Data provided >>
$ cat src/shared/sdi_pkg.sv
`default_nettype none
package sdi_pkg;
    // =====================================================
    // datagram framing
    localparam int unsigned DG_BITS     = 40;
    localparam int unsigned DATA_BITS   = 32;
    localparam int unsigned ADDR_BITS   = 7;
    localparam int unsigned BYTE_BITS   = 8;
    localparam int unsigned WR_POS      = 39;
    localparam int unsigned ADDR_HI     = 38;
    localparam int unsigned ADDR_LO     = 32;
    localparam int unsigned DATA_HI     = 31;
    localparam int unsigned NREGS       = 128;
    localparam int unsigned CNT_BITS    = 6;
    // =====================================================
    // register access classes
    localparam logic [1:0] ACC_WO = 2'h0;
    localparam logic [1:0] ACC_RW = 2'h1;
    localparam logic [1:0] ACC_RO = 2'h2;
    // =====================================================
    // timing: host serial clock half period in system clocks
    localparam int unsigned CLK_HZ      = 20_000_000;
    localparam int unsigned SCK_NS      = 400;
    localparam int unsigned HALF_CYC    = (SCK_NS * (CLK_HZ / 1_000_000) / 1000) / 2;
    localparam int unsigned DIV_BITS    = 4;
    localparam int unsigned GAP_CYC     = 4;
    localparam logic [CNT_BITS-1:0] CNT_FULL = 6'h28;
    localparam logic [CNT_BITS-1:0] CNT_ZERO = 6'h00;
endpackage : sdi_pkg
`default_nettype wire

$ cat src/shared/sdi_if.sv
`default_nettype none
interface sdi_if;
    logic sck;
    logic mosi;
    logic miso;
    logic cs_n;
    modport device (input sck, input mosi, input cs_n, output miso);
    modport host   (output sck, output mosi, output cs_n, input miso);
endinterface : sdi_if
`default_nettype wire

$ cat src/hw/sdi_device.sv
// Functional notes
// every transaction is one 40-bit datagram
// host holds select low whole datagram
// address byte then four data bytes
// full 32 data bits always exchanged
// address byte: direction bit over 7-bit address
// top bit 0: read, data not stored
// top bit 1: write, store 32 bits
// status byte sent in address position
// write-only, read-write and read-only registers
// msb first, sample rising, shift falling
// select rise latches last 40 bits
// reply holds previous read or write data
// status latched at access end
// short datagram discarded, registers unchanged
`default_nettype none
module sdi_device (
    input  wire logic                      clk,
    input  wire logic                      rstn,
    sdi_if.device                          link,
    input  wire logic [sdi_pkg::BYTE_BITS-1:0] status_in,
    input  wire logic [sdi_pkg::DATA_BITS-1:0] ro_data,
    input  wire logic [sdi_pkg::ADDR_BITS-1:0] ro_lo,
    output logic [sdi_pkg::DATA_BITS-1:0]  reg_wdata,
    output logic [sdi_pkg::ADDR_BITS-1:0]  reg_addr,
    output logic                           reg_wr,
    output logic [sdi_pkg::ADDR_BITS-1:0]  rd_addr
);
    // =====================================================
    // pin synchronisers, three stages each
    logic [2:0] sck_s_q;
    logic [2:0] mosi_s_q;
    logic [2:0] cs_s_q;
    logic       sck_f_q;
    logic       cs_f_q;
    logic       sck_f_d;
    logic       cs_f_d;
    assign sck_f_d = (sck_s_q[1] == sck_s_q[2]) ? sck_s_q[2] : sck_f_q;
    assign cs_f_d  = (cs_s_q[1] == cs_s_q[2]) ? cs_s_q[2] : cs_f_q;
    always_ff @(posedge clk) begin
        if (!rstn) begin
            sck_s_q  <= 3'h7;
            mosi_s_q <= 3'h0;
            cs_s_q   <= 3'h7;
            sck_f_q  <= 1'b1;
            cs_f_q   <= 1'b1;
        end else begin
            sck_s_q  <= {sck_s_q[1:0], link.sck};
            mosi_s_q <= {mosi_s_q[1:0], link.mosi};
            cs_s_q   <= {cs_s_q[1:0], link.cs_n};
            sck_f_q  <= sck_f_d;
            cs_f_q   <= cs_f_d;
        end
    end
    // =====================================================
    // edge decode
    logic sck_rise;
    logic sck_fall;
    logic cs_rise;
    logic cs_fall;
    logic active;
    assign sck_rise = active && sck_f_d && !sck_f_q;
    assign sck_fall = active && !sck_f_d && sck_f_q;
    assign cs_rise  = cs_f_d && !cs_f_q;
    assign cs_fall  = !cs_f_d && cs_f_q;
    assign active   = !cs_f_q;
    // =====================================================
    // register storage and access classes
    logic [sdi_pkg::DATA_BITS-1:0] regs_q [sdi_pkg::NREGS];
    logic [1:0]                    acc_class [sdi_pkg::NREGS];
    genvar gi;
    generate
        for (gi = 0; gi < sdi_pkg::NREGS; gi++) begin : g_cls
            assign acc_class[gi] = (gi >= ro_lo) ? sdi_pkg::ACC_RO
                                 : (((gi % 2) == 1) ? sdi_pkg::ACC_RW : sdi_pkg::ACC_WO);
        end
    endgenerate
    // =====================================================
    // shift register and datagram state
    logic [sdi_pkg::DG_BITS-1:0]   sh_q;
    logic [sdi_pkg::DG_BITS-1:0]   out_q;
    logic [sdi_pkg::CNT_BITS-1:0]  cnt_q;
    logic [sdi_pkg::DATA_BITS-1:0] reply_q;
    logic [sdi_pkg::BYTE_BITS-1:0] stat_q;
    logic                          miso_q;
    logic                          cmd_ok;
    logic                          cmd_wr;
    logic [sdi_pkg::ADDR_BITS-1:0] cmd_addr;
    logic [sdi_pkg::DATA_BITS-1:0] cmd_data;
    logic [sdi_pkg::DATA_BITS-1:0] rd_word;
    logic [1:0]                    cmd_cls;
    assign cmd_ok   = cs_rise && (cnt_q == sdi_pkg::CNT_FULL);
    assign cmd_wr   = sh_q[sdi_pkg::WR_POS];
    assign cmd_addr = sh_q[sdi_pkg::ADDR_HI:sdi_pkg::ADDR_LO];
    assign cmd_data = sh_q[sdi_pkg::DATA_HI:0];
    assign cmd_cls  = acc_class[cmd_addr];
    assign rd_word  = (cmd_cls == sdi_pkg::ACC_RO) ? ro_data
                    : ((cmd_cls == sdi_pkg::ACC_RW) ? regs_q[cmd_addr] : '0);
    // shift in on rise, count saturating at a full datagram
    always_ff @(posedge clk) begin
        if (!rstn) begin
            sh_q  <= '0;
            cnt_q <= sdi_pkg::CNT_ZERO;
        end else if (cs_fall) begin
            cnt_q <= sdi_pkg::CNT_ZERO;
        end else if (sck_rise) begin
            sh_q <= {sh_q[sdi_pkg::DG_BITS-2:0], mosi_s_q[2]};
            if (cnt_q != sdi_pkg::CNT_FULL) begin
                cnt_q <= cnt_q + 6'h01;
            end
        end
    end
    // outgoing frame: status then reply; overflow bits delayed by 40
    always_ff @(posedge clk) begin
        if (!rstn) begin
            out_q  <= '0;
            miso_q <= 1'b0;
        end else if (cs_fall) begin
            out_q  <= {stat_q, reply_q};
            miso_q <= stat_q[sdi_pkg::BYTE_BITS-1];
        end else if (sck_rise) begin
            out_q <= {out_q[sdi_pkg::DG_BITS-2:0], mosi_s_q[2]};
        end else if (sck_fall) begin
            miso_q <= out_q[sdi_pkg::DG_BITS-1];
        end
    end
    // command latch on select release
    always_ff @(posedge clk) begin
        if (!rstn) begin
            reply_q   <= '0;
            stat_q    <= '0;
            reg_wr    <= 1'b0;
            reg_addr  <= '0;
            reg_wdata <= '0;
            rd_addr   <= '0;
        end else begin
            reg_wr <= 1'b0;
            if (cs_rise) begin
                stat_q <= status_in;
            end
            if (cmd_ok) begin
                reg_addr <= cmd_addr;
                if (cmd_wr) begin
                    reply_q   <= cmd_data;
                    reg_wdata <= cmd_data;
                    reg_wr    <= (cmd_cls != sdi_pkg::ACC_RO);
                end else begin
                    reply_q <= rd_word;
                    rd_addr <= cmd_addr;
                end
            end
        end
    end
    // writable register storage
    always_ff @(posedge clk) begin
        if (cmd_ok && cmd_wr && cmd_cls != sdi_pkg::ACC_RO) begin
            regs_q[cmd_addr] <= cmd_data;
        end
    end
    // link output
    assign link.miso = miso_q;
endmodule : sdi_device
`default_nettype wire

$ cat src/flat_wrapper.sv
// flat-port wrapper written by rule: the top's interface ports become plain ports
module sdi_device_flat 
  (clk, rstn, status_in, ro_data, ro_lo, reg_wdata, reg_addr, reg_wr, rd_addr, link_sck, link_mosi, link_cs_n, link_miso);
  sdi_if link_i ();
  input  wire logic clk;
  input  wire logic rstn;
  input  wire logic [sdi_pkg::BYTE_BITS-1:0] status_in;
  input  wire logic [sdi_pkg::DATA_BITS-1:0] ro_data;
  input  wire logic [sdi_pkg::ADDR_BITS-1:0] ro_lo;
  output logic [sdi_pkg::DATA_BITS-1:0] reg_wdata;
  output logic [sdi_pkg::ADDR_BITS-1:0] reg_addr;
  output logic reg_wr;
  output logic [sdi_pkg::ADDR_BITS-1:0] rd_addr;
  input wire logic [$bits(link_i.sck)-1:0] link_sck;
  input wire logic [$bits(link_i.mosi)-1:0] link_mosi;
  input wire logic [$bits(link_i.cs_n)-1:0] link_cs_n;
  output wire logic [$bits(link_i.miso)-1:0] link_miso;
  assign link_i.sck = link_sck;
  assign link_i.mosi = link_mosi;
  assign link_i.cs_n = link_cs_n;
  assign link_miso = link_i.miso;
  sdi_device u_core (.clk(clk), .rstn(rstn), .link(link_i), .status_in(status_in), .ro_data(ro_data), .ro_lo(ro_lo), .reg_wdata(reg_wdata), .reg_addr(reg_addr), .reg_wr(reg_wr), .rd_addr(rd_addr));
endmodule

What you will do >>
Count how many lines in the data contain the word "registers", giving the number without comment.

Solution to the problem >>
2